Preliminary quantitative data in plasma and urine samples were obtained only for TMAO, which was present as an average (n = 5) basal concentration of 121 ± 8 μg/L in plasma and 193 ± 9 μg/L in urine, respectively. BMAA and DAB were always lower than LODs in both plasma and urine samples, but the collection of specimens suspected to be positively correlated to BMAA has to be specifically planned, and it is beyond the focus of this work.
Further tests are in progress in our laboratory using the chromatographic method herein reported in order to expand the panel of analytes potentially quantifiable using this mixed cationic-RP column.
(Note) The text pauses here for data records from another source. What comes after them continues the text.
`config.mk`:
```
export PLATFORM = sky130hd
export DESIGN_NAME = pwc_ctrl
export DESIGN_NICKNAME = d
export VERILOG_FILES = /design/src/rtl/pwc_pkg.sv /design/src/rtl/pwc_ctrl.sv
export VERILOG_INCLUDE_DIRS = /design/src /design/src/rtl
export SDC_FILE = /design/constraint.sdc
export NUM_CORES = 1
export LEC_CHECK = 0
export ABC_CLOCK_PERIOD_IN_PS = 17060
export BUFFER_PORTS_ARGS = -buffer_cell sky130_fd_sc_hd__clkbuf_2
export CAP_MARGIN = 40
export CORE_ASPECT_RATIO = 0.6
export CORE_MARGIN = 8
export CORE_UTILIZATION = 55
export DETAILED_ROUTE_END_ITERATION = 10
export PLACE_DENSITY = 0.75
export SLEW_MARGIN = 20
export SYNTH_ARGS = -nofsm -noshare
export SYNTH_HDL_FRONTEND = slang
export SYNTH_SLANG_ARGS = --single-unit
```
`constraint.sdc`:
```
create_clock -name clk_i -period 17.06 [get_ports clk_i]
set_input_delay 3.412 -clock clk_i [delete_from_list [all_inputs] [get_ports clk_i]]
set_output_delay 3.412 -clock clk_i [all_outputs]
set_load 0.01 [all_outputs]
```
`src/rtl/pretrigger_window_capture_top_defines.svh`:
```
// Assertion macros for the capture block.
`ifndef PRETRIGGER_WINDOW_CAPTURE_TOP_DEFINES_SVH
`define PRETRIGGER_WINDOW_CAPTURE_TOP_DEFINES_SVH

`ifndef ASSERT_OFF
// Checked outside reset.
`define PWC_ASSERT(lbl, prop, msg) \
  lbl: assert property (@(posedge clk_i) disable iff (!rst_ni) prop) else $error(msg);
// Checked at every edge, reset included.
`define PWC_ASSERT_ALWAYS(lbl, prop, msg) \
  lbl: assert property (@(posedge clk_i) prop) else $error(msg);
`else
`define PWC_ASSERT(lbl, prop, msg)
`define PWC_ASSERT_ALWAYS(lbl, prop, msg)
`endif

`endif

```
`src/rtl/pwc_pkg.sv`:
```
package pwc_pkg;

  localparam int unsigned DEPTH   = 131072;
  localparam int unsigned AW      = $clog2(DEPTH);
  localparam int unsigned AVAIL_W = AW + 1;
  localparam int unsigned BATCH   = 46;
  localparam int unsigned BCNT_W  = $clog2(BATCH + 1);
  localparam int unsigned DATA_W  = 64;
  localparam int unsigned CNT_W   = 18;
  localparam int unsigned TOT_W   = 32;
  localparam int unsigned START_W = 18;
  localparam int unsigned STOP_W  = 19;
  localparam int unsigned LEN_W   = STOP_W + 1;
  localparam int unsigned POS_W   = (AW + 2 > STOP_W) ? AW + 2 : STOP_W;
  localparam int unsigned WIDE_W  = TOT_W + 2;
  localparam int unsigned KIND_W  = 3;
  localparam int unsigned ADDR_W  = 3;
  localparam int unsigned PDATA_W = 32;

  localparam logic [CNT_W-1:0] CNT_MAX = {CNT_W{1'b1}};

  localparam logic signed [START_W-1:0] START_RST = START_W'(-50000);
  localparam logic signed [STOP_W-1:0]  STOP_RST  = STOP_W'(50000);

  localparam logic [KIND_W-1:0] KIND_SAMPLE = 3'd0;
  localparam logic [KIND_W-1:0] KIND_ARM    = 3'd1;
  localparam logic [KIND_W-1:0] KIND_STOP   = 3'd2;
  localparam logic [KIND_W-1:0] KIND_FORCE  = 3'd3;
  localparam logic [KIND_W-1:0] KIND_DRAIN  = 3'd4;

  localparam logic REG_WINDOW_START = 1'b0;
  localparam logic REG_WINDOW_STOP  = 1'b1;

  typedef struct packed {
    logic [KIND_W-1:0] kind;
    logic [DATA_W-1:0] sample_value;
  } in_word_t;

  typedef struct packed {
    logic [DATA_W-1:0] out_value;
    logic              batch_end;
    logic              end_marker;
    logic [CNT_W-1:0]  sent_count;
    logic [CNT_W-1:0]  needed_count;
  } out_word_t;

  typedef struct packed {
    logic signed [START_W-1:0] start;
    logic signed [STOP_W-1:0]  stop;
  } window_t;

  typedef struct packed {
    logic              we;
    logic              re;
    logic [AW-1:0]     addr;
    logic [DATA_W-1:0] wdata;
  } ring_req_t;

endpackage

```
`src/rtl/pwc_ctrl.sv`:
```
`include "pretrigger_window_capture_top_defines.svh"

module pwc_ctrl (
  input  logic                          clk_i,
  input  logic                          rst_ni,
  input  logic                          start_i,
  input  pwc_pkg::in_word_t             in_i,
  output logic                          busy_o,
  output logic                          res_valid_o,
  output pwc_pkg::out_word_t            res_o,
  input  pwc_pkg::window_t              win_i,
  output pwc_pkg::ring_req_t            ring_req_o,
  input  logic [pwc_pkg::DATA_W-1:0]    ring_rdata_i
);

  typedef enum logic [1:0] {
    ST_IDLE,
    ST_EVAL,
    ST_OUT
  } state_e;

  state_e                             state_q, state_d;
  logic [pwc_pkg::TOT_W-1:0]          total_q, total_d;
  logic [pwc_pkg::TOT_W-1:0]          since_q, since_d;
  logic [pwc_pkg::AW-1:0]             arm_idx_q, arm_idx_d;
  logic                               gathering_q, gathering_d;
  logic                               sending_q, sending_d;
  logic signed [pwc_pkg::POS_W-1:0]   cursor_q, cursor_d;
  logic signed [pwc_pkg::POS_W-1:0]   end_q, end_d;
  logic [pwc_pkg::CNT_W-1:0]          sent_q, sent_d;
  logic [pwc_pkg::BCNT_W-1:0]         bcnt_q, bcnt_d;
  logic [pwc_pkg::CNT_W-1:0]          wlen_q, wlen_d;
  logic signed [pwc_pkg::WIDE_W-1:0]  oldest_q, oldest_d;
  logic                               fin_q, fin_d;
  logic                               batch_q, batch_d;

  logic [pwc_pkg::TOT_W-1:0]          tot_n, since_n, br_total, br_since;
  logic [pwc_pkg::AVAIL_W-1:0]        avail_n, avail_c;
  logic [pwc_pkg::POS_W-1:0]          neg_c;
  logic                               ready;
  logic signed [pwc_pkg::POS_W-1:0]   br_end;
  logic signed [pwc_pkg::LEN_W-1:0]   len;
  logic signed [pwc_pkg::WIDE_W-1:0]  c_w, c_adj, c_next, end_w, since_w;
  logic                               fin;
  logic [pwc_pkg::CNT_W-1:0]          sent_inc;
  logic [pwc_pkg::BCNT_W-1:0]         bcnt_inc;
  pwc_pkg::ring_req_t                 req;

  function automatic logic [pwc_pkg::AVAIL_W-1:0] avail_of(
    input logic [pwc_pkg::TOT_W-1:0] tot
  );
    if (|tot[pwc_pkg::TOT_W-1:pwc_pkg::AW]) begin
      return pwc_pkg::AVAIL_W'(pwc_pkg::DEPTH);
    end
    return tot[pwc_pkg::AVAIL_W-1:0];
  endfunction

  always_comb begin
    tot_n   = total_q + pwc_pkg::TOT_W'(1);
    since_n = since_q + pwc_pkg::TOT_W'(1);
    avail_n = avail_of(tot_n);
    avail_c = avail_of(total_q);
    neg_c   = pwc_pkg::POS_W'(-cursor_q);

    if (end_q[pwc_pkg::POS_W-1] || end_q == '0) begin
      ready = !cursor_q[pwc_pkg::POS_W-1] || (pwc_pkg::POS_W'(avail_n) >= neg_c);
    end else begin
      ready = since_n >= pwc_pkg::TOT_W'(end_q);
    end

    br_total = (in_i.kind == pwc_pkg::KIND_SAMPLE) ? tot_n : total_q;
    br_since = (in_i.kind == pwc_pkg::KIND_SAMPLE) ? since_n : since_q;
    if (br_total == '0) begin
      br_end = cursor_q;
    end else if (!end_q[pwc_pkg::POS_W-1] && br_since < pwc_pkg::TOT_W'(end_q)) begin
      br_end = br_since[pwc_pkg::POS_W-1:0];
    end else begin
      br_end = end_q;
    end

    len = pwc_pkg::LEN_W'(win_i.stop) - pwc_pkg::LEN_W'(win_i.start);

    c_w     = pwc_pkg::WIDE_W'(cursor_q);
    end_w   = pwc_pkg::WIDE_W'(end_q);
    since_w = signed'({2'b00, since_q});
    c_adj   = c_w;
    if (c_w < oldest_q && c_w[pwc_pkg::WIDE_W-1]) begin
      c_adj = oldest_q[pwc_pkg::WIDE_W-1] ? oldest_q : '0;
    end
    c_next = c_adj + pwc_pkg::WIDE_W'(1);
    fin    = (c_adj >= end_w) || (c_adj < oldest_q) || (c_adj >= since_w);

    sent_inc = (sent_q != pwc_pkg::CNT_MAX) ? sent_q + pwc_pkg::CNT_W'(1) : sent_q;
    if (sent_q == pwc_pkg::CNT_MAX) begin
      bcnt_inc = bcnt_q;
    end else if (bcnt_q == pwc_pkg::BCNT_W'(pwc_pkg::BATCH - 1)) begin
      bcnt_inc = '0;
    end else begin
      bcnt_inc = bcnt_q + pwc_pkg::BCNT_W'(1);
    end

    state_d     = state_q;
    total_d     = total_q;
    since_d     = since_q;
    arm_idx_d   = arm_idx_q;
    gathering_d = gathering_q;
    sending_d   = sending_q;
    cursor_d    = cursor_q;
    end_d       = end_q;
    sent_d      = sent_q;
    bcnt_d      = bcnt_q;
    wlen_d      = wlen_q;
    oldest_d    = oldest_q;
    fin_d       = fin_q;
    batch_d     = batch_q;

    req.we    = 1'b0;
    req.re    = 1'b0;
    req.addr  = total_q[pwc_pkg::AW-1:0];
    req.wdata = in_i.sample_value;

    case (state_q)
      ST_IDLE: begin
        if (start_i) begin
          case (in_i.kind)
            pwc_pkg::KIND_SAMPLE: begin
              req.we  = 1'b1;
              total_d = tot_n;
              since_d = since_n;
              if (gathering_q && ready) begin
                gathering_d = 1'b0;
                sending_d   = 1'b1;
                sent_d      = '0;
                bcnt_d      = '0;
                end_d       = br_end;
              end
            end
            pwc_pkg::KIND_ARM: begin
              if (!sending_q && win_i.stop > win_i.start) begin
                wlen_d      = (len > signed'(pwc_pkg::LEN_W'(pwc_pkg::CNT_MAX))) ?
                              pwc_pkg::CNT_MAX : len[pwc_pkg::CNT_W-1:0];
                arm_idx_d   = total_q[pwc_pkg::AW-1:0];
                since_d     = '0;
                cursor_d    = pwc_pkg::POS_W'(win_i.start);
                end_d       = pwc_pkg::POS_W'(win_i.stop);
                sent_d      = '0;
                bcnt_d      = '0;
                gathering_d = 1'b1;
              end
            end
            pwc_pkg::KIND_STOP: begin
              gathering_d = 1'b0;
            end
            pwc_pkg::KIND_FORCE: begin
              if (gathering_q) begin
                gathering_d = 1'b0;
                sending_d   = 1'b1;
                sent_d      = '0;
                bcnt_d      = '0;
                end_d       = br_end;
              end
            end
            pwc_pkg::KIND_DRAIN: begin
              if (sending_q) begin
                oldest_d = since_w - signed'(pwc_pkg::WIDE_W'(avail_c));
                state_d  = ST_EVAL;
              end
            end
            default: ;
          endcase
        end
      end
      ST_EVAL: begin
        req.addr = arm_idx_q + c_adj[pwc_pkg::AW-1:0];
        state_d  = ST_OUT;
        if (fin) begin
          cursor_d  = c_adj[pwc_pkg::POS_W-1:0];
          sending_d = 1'b0;
          fin_d     = 1'b1;
          batch_d   = 1'b0;
        end else begin
          req.re   = 1'b1;
          cursor_d = c_next[pwc_pkg::POS_W-1:0];
          sent_d   = sent_inc;
          bcnt_d   = bcnt_inc;
          fin_d    = 1'b0;
          batch_d  = (bcnt_inc == '0) || (c_next >= end_w);
        end
      end
      ST_OUT: begin
        state_d = ST_IDLE;
      end
      default: begin
        state_d = ST_IDLE;
      end
    endcase
  end

  always_ff @(posedge clk_i or negedge rst_ni) begin
    if (!rst_ni) begin
      state_q     <= ST_IDLE;
      total_q     <= '0;
      since_q     <= '0;
      arm_idx_q   <= '0;
      gathering_q <= 1'b0;
      sending_q   <= 1'b0;
      cursor_q    <= '0;
      end_q       <= '0;
      sent_q      <= '0;
      bcnt_q      <= '0;
      wlen_q      <= '0;
      oldest_q    <= '0;
      fin_q       <= 1'b0;
      batch_q     <= 1'b0;
    end else begin
      state_q     <= state_d;
      total_q     <= total_d;
      since_q     <= since_d;
      arm_idx_q   <= arm_idx_d;
      gathering_q <= gathering_d;
      sending_q   <= sending_d;
      cursor_q    <= cursor_d;
      end_q       <= end_d;
      sent_q      <= sent_d;
      bcnt_q      <= bcnt_d;
      wlen_q      <= wlen_d;
      oldest_q    <= oldest_d;
      fin_q       <= fin_d;
      batch_q     <= batch_d;
    end
  end

  assign ring_req_o         = req;
  assign busy_o             = (state_q != ST_IDLE);
  assign res_valid_o        = (state_q == ST_OUT);
  assign res_o.out_value    = fin_q ? '0 : ring_rdata_i;
  assign res_o.batch_end    = batch_q;
  assign res_o.end_marker   = fin_q;
  assign res_o.sent_count   = sent_q;
  assign res_o.needed_count = wlen_q;

  `PWC_ASSERT(a_drain_gives_word,
    (start_i && !busy_o && in_i.kind == pwc_pkg::KIND_DRAIN && sending_q) |-> ##2 res_valid_o,
    "drain while sending did not give a word")
  `PWC_ASSERT_ALWAYS(a_ring_single_port,
    !(req.we && req.re),
    "ring written and read in the same cycle")
  `PWC_ASSERT(a_not_gather_and_send,
    !(gathering_q && sending_q),
    "gathering and sending at once")
  `PWC_ASSERT(a_end_marker_stops,
    (res_valid_o && fin_q) |-> !sending_q,
    "end marker while still sending")

endmodule

```
==> qor.yml, run 1 <==
die_area_um2: 47600
cts_tree: "yes"
finalCriticalPeriod_ns: 10.98
placed_area_um2: 23400
routedWlPerCell_um: 23.4
vdd_ir_drop_max_v: 0.000133
setup-violations-final: 0
setup_tns_ns: 0
mostFrequentLayoutCell: "ha_1"
overflow: 0
comb_power_share_pct: 68.2
gp_congestion: 0.978
path_class: "flop to output port"
cp-start-kind: "flop"
core_area_um2: 40300
route.met2.wl_um: 31100
ctsResizeCount: 0
grt_pass1_vias: 20600
grt_pass1_wl_um: 122000
fillCellCount: 3659
highest_layer: "met4"
slew_headroom_pct: 40.6
wirelength_um: 80100
grt_antenna_before_repair: 2
dr.first_iter.drc_count: 2971
ys_seq_elements: 200
grt_use_total_pct: 32.6
slowest_delay_ns: 0.78
nNetsFinal: 3352
rsz0062_at_grt: "no"
synth-edff-count: 0
clkLatencyLatePin_ns: 0.48
cts_setup_buffers: 0
power_density_nw_per_um2: 162
final_area_um2: 24000
p_int_uw: 1810
die_w_um: 276
avgSynthCellArea_um2: 8.00
area_delta_synth_final_pct: 7.25
crit_path_top_delay_cell: "a2111oi_0"
routed_via_density: 6.44
swShare_pct: 53.3
fin_cells: 3418
cts_buffer_depth: 2
cts_buffers: 17
synth-async-reset-ratio_pct: 100
pin_count: 358
die_y_um: 172
synth_area_um2: 22400
syn_inst: 2798
ys_warn_count: 0
wl_met1_um: 36300
ant_nets: 0
clock_power_share_pct: 10.6
power_switching_uw: 2070
slew_violations: 0
fmax_mhz: 91.0
fin_total_pwr_uw: 3880
cp-end-kind: "output port"
cts_root_buf: "clkbuf_16"
cp.arrival_ns: 7.57
grt_max_degree: 86
numClockSinks: 200
fin_skew_ns: 0.0136
ys.flop_type: "dfrtp_1"
finalHoldViolations: 0
tightest_slew_ns: 0.869
syn-num-nets: 3277
yosysSeqAreaShare_pct: 22.4
path_max_fanout: 47
cp.required_ns: 13.65
leakagePower_uw: 0.0110
status: "finished clean"
clk_pin_slew_ns: 0.08
finalCritPeriodShare_pct: 64.4
drc_errors: 0
maxCapViolations: 0
min_path_type: "flop to flop"
io_buffers: 229
drive_above_1_share_pct: 13.8
rows: 57
cts.htree.levels: 4
cts.hold.buffers_added: 0
crit_chain: "inv_1 > ha_1 > nand3_1 > a21oi_1 > a221o_1 > or3_1 > o22a_2 > buf_4 > nor3_1 > a21oi_1 > inv_1 > ha_1 > and4_1 > nor4b_1 > a2111oi_0 > nor3_1 > o31a_1 > o2111ai_1 > a31oi_1 > nor2_1 > nand2_1 > nor2_1 > clkbuf_2"
drt_first_pass_iters: 7
vias: 22000
p_seq_share_pct: 21.2
dp_cells: 3378
start_util_pct: 55.6
yosysUniqueCellTypes: 94
final_cell_mix: "305 x ha_1, 247 x nand2_1, 229 x clkbuf_2"
wl_met3_um: 11700
hpwl_um: 63700
[per-layer routing]
layer | global-route usage (%) | vias up
li1 | - | 10100
met1 | 48.9 | 10500
met2 | 45.0 | 1321
met3 | 10.7 | 96
met4 | 5.73 | 0
met5 | 0 | -
[final timing paths]
path	from	to	slack (ns)	cells after the start
max in group asynchronous	rst_ni	fin_q	12.10	4
max reg2reg	oldest_q[32]	sent_q[13]	8.99	24
min reg2reg	oldest_q[9]	oldest_q[9]	0.49	2
max	oldest_q[32]	ring_req_o[81]	6.08	23
min in group asynchronous	rst_ni	wlen_q[11]	2.94	1
min	oldest_q[9]	oldest_q[9]	0.49	2
[synthesized netlist by cell type (5+ instances only)]
cell / instances / area (µm²)
o2111ai_1: 8 / 70.1
o21bai_1: 5 / 37.5
and3_1: 25 / 156
nor3_2: 5 / 50.1
and4_1: 12 / 105
dfrtp_1: 200 / 5000
inv_1: 159 / 597
xnor2_1: 144 / 1260
o311ai_0: 9 / 78.8
clkbuf_1: 98 / 368
ha_1: 305 / 3820
a31o_2: 11 / 96.3
mux2_2: 34 / 383
or2_2: 14 / 87.6
or4_1: 11 / 82.6
nand3_1: 86 / 430
nor4_1: 37 / 231
o31ai_1: 23 / 173
nand3b_1: 6 / 45.0
a21o_1: 57 / 428
a31oi_1: 41 / 257
o21ai_0: 187 / 936
a21boi_0: 6 / 45.0
buf_4: 75 / 563
nor2b_1: 87 / 544
buf_1: 6 / 22.5
o21a_1: 17 / 128
mux2i_1: 32 / 320
mux2_4: 10 / 150
nand4_1: 79 / 494
nand2_1: 248 / 931
a211oi_1: 19 / 143
nor2_1: 210 / 788
o22ai_1: 7 / 43.8
nor3_1: 57 / 285
buf_2: 23 / 115
a2111oi_0: 6 / 52.6
xor2_1: 65 / 569
or3_1: 31 / 194
o211ai_1: 14 / 105
a21oi_1: 188 / 941
and2_1: 21 / 131
nand2b_1: 29 / 181
o41ai_1: 7 / 61.3
[final cells by class]
type                    count  area (µm²)  area share (%)
well taps                 531         664            2.77
inverters                 161         604            2.52
flip-flops and latches    200        5010            20.9
clock buffers              20         447            1.86
multi-input cells        2230       15700            65.3
clock inverters            12         111           0.464
repair buffers            263        1500            6.24
diodes                      1        2.50          0.0104
[registers in the layout, summed over array words and instances (netlist names), 2 cells and up]
name / flops
oldest_q: 33
since_q: 32
total_q: 32
cursor_q: 19
end_q: 19
sent_q: 18
wlen_q: 18
arm_idx_q: 17
bcnt_q: 6
state_q: 2
[power by group through the flow]
stage | Combinational, µW | Sequential (µW) | Clock [µW]
finish | 2650 | 823 | 412
global route | 2920 | 830 | 434
CTS | 2540 | 811 | 414
detailed placement | 2520 | 818 | 0
global placement | 2410 | 825 | 0
floorplan | 1840 | 691 | 0
[cell families (layout without fill, tap and decap cells)]
logic type,count (synthesis),count (layout),synth area share [%]
other,0,1,0
buffers and inverters,368,456,7.78
AOI/OAI and AO/OA,661,661,18.5
adders and majority gates,308,308,17.3
muxes,77,77,3.86
xor gates and xnor gates,210,210,8.25
and+or+nand+nor,974,974,21.9
DFF,200,200,22.4
[worst max-delay path: cells and delay by family, from the launching register on]
kind / cells / cell delay, ns
AOI/OAI and AO/OA: 8 / 2.52
and+or+nand+nor: 9 / 1.81
buffers and inverters: 4 / 1.26
adders and majority gates: 2 / 0.86
DFF: 1 / 0.62
[through the flow]
step | utilization, % | hold slack, ns | worst slack, ns
after floorplan | - | 0.450 | 7.63
after global placement | 57.7 | 0.469 | 6.70
after detailed placement | 58.0 | 0.477 | 6.45
after CTS | 59.3 | 0.492 | 5.90
after global routing | 59.6 | 0.509 | 5.73
final | 59.6 | 0.489 | 6.08
Power figures use the tool's default switching activity.
==> inputs of run 2 (changes only) <==
--- a/config.mk
+++ b/config.mk
@@ -6,7 +6,7 @@
 export SDC_FILE = /design/constraint.sdc
 export NUM_CORES = 1
 export LEC_CHECK = 0
-export ABC_CLOCK_PERIOD_IN_PS = 17060
+export ABC_CLOCK_PERIOD_IN_PS = 11100
 export BUFFER_PORTS_ARGS = -buffer_cell sky130_fd_sc_hd__clkbuf_2
 export CAP_MARGIN = 40
 export CORE_ASPECT_RATIO = 0.6
==> constraint.sdc (replaced) <==
create_clock -name clk_i -period 11.1 [get_ports clk_i]
set_input_delay 2.22 -clock clk_i [delete_from_list [all_inputs] [get_ports clk_i]]
set_output_delay 2.22 -clock clk_i [all_outputs]
set_load 0.01 [all_outputs]
==> run 2 against run 1 <==
  * Largest cell class unchanged
  * Critical path type unchanged
  * Core utilization is essentially flat
  * Non-clock buffer count grew 2
  * Combinational power grew 54%
==> qor.yml, run 2 (same netlist as run 1, synthesis figures left out) <==
highest_layer: "met5"
grt_pass1_wl_um: 123000
routed_via_density: 6.44
r2r-start: "total_q[0]"
worst-r2r-cell-count: 20
hold_start: "oldest_q[10]"
wl_met3_um: 11100
grt_pass1_vias: 20800
tightest_slew_ns: 0.896
cp-end-kind: "output port"
vias: 22000
core_area_um2: 40300
rsz0062_at_grt: "no"
fin_skew_ns: 0.0170
slew_violations: 0
drive_above_1_share_pct: 13.8
numClockSinks: 200
cts_buffer_depth: 2
ctsResizeCount: 0
ant_nets: 0
cts_tree: "yes"
finalCritPeriodShare_pct: 86.5
min_path_type: "flop to flop"
cts.htree.levels: 4
rows: 57
reg_top3: "oldest_q: 33 flops, since_q: 32 flops, total_q: 32 flops"
fin_cells: 3418
cts.hold.buffers_added: 0
setup.worst_path.start: "oldest_q[32]"
clkLatencyLatePin_ns: 0.48
wirelength_um: 80500
hpwl_um: 64100
die_area_um2: 47600
drt_first_pass_iters: 9
slew_headroom_pct: 38.7
die_y_um: 172
regMostFlops: "oldest_q"
dr.first_iter.drc_count: 3103
grt_antenna_before_repair: 4
area_delta_synth_final_pct: 7.32
routedWlPerCell_um: 23.6
hold_path_depth: 2
setup_tns_ns: 0
mostFrequentLayoutCell: "ha_1"
grt_max_degree: 73
reg2reg_to: "end_q[3]"
pin_count: 358
whs_endpoint: "oldest_q[10]"
leakagePower_uw: 0.0111
route.met2.wl_um: 31100
cp-start-kind: "flop"
cp.required_ns: 8.88
path_class: "flop to output port"
finalCriticalPeriod_ns: 9.60
dp_cells: 3383
status: "finished clean"
cts_root_buf: "clkbuf_16"
io_buffers: 229
regToRegSetupSlack_ns: 3.14
fillCellCount: 3677
cts_buffers: 17
largest_reg_flops: 33
wl_met1_um: 36700
drc_errors: 0
die_w_um: 276
place_ws_ns: 2.05
nNetsFinal: 3354
maxCapViolations: 0
power_density_nw_per_um2: 249
start_util_pct: 55.6
clk_pin_slew_ns: 0.08
final_cell_mix: "305 x ha_1, 247 x nand2_1, 228 x clkbuf_2"
cp.arrival_ns: 7.38
setup-violations-final: 0
antenna-diode-count: 0
vdd_ir_drop_max_v: 0.000229
overflow: 0
finalHoldViolations: 0
path_max_fanout: 31
gp_congestion: 1.01
grt_use_total_pct: 32.9
fin_util_pct: 59.6
worst_slack_ns: 1.50
fmax_mhz: 104
cts_setup_buffers: 0
==> run 2: how the worst max path moves through the flow <==
stage | endpoint | slack (ns) | cells past startpoint
4_1_cts | ring_req_o[81] | 1.50 | 22
6_report | ring_req_o[81] | 1.50 | 23
5_1_grt | ring_req_o[81] | 1.09 | 23
3_5_place_dp | ring_req_o[81] | 2.05 | 22
3_3_place_gp | ring_req_o[81] | 2.37 | 22
2_1_floorplan | ring_req_o[81] | 2.86 | 27
==> run 2: critical path, cell delays in order, from the launching register on <==
cell and delay, ns:
dfrtp_1 0.61, inv_1 0.08, buf_4 0.25, ha_1 0.43
nand3_1 0.16, a21oi_1 0.05, a221o_1 0.36, or3_1 0.41
o22a_2 0.47, a21oi_1 0.51, inv_1 0.24, ha_1 0.34
and4_1 0.19, nor4b_1 0.14, a2111oi_0 0.80, nor3_1 0.10
o31a_1 0.28, o2111ai_1 0.19, a31oi_1 0.14, nor2_1 0.33
nand2_1 0.09, buf_4 0.25, nor2_1 0.25, clkbuf_2 0.23
==> run 2: per-layer routing <==
layer / track usage (%) / up-vias
li1: - / 10100
met1: 48.3 / 10500
met3: 12.0 / 147
met5: 0 / -
met2: 44.9 / 1274
met4: 7.56 / 6
==> run 2: final cells by class <==
class                   count  area, µm²  area share (%)
clock buffers              18        439            1.83
multi-input cells        2230      15700            65.3
flip-flops and latches    200       5010            20.8
inverters                 161        604            2.52
repair buffers            265       1510            6.27
well taps                 531        664            2.77
clock inverters            13        129           0.536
The novel set of analytes included: other isomers of BMAA, such as beta-amino-
N-methylalanine and
N-(2aminoethyl) glycine; levodopa, carbidopa and dopamine, which are compounds involved in the Parkinson’s disease, and may be useful for the assessment of the possible adverse effects of BMAA; trimethylamine, short-chain fatty acids, e.g., butyric, isobutyric, valeric, isovaleric, hexanoic and acetic acid are key compounds, together with TMAO, linked to the gut microbiota, whose alteration was recently associated with the development of type 2 diabetes and obesity [
20]; metabolites such as picolinic and nicotinic acid, tryptophan, kynurenic acid, 3-hydroxykinurenine were selected as representative of other specific metabolic pathways, e.g., the tryptophan metabolism. Corticosterone, an important intermediate for the synthesis of glucocorticoid hormones in humans, was selected in order to evaluate the chromatographic interactions of the mixed-RP stationary phase with lipophilic substances. Preliminary results regarding the chromatographic separation of some of the selected analytes obtained by the Acclaim Mixed-Mode WCX-1 column are reported in
Figure 3. As shown, this column was suitable for retaining compounds with a wide range of polarities, from trimethylamine to corticosterone.
4. Conclusions
In this work, the effective chromatographic retention of selected highly polar metabolites was carried out by using a mixed cationic-RP column, simultaneously obtaining an efficient separation of the isobaric BMAA and DAB without derivatization and ion pairing. The selectivity of the method was increased by HR tandem MS, avoiding the contribution of the partial co-eluted peaks. A preliminary evaluation of the method performances showed good linearity, acceptable recoveries and matrix effects for all the analytes in urine, and DAB and TMAO in plasma. The full validation of the method, including the assessment of the LOD, LOQ, repeatability and reproducibility, is in progress. Further evaluation of the column retention and selectivity started on a larger panel of analytes with different chemical properties and related to the metabolism of tryptophan, the short-chain fatty acids, and other isomers of BMAA and molecules related to the Parkinson disease. The versatility of this alternative chromatographic method is of particular interest in the field of metabolomics, where it is essential to analyze simultaneously various classes of molecules with very different chemical properties, in terms of polarity and molecular weight.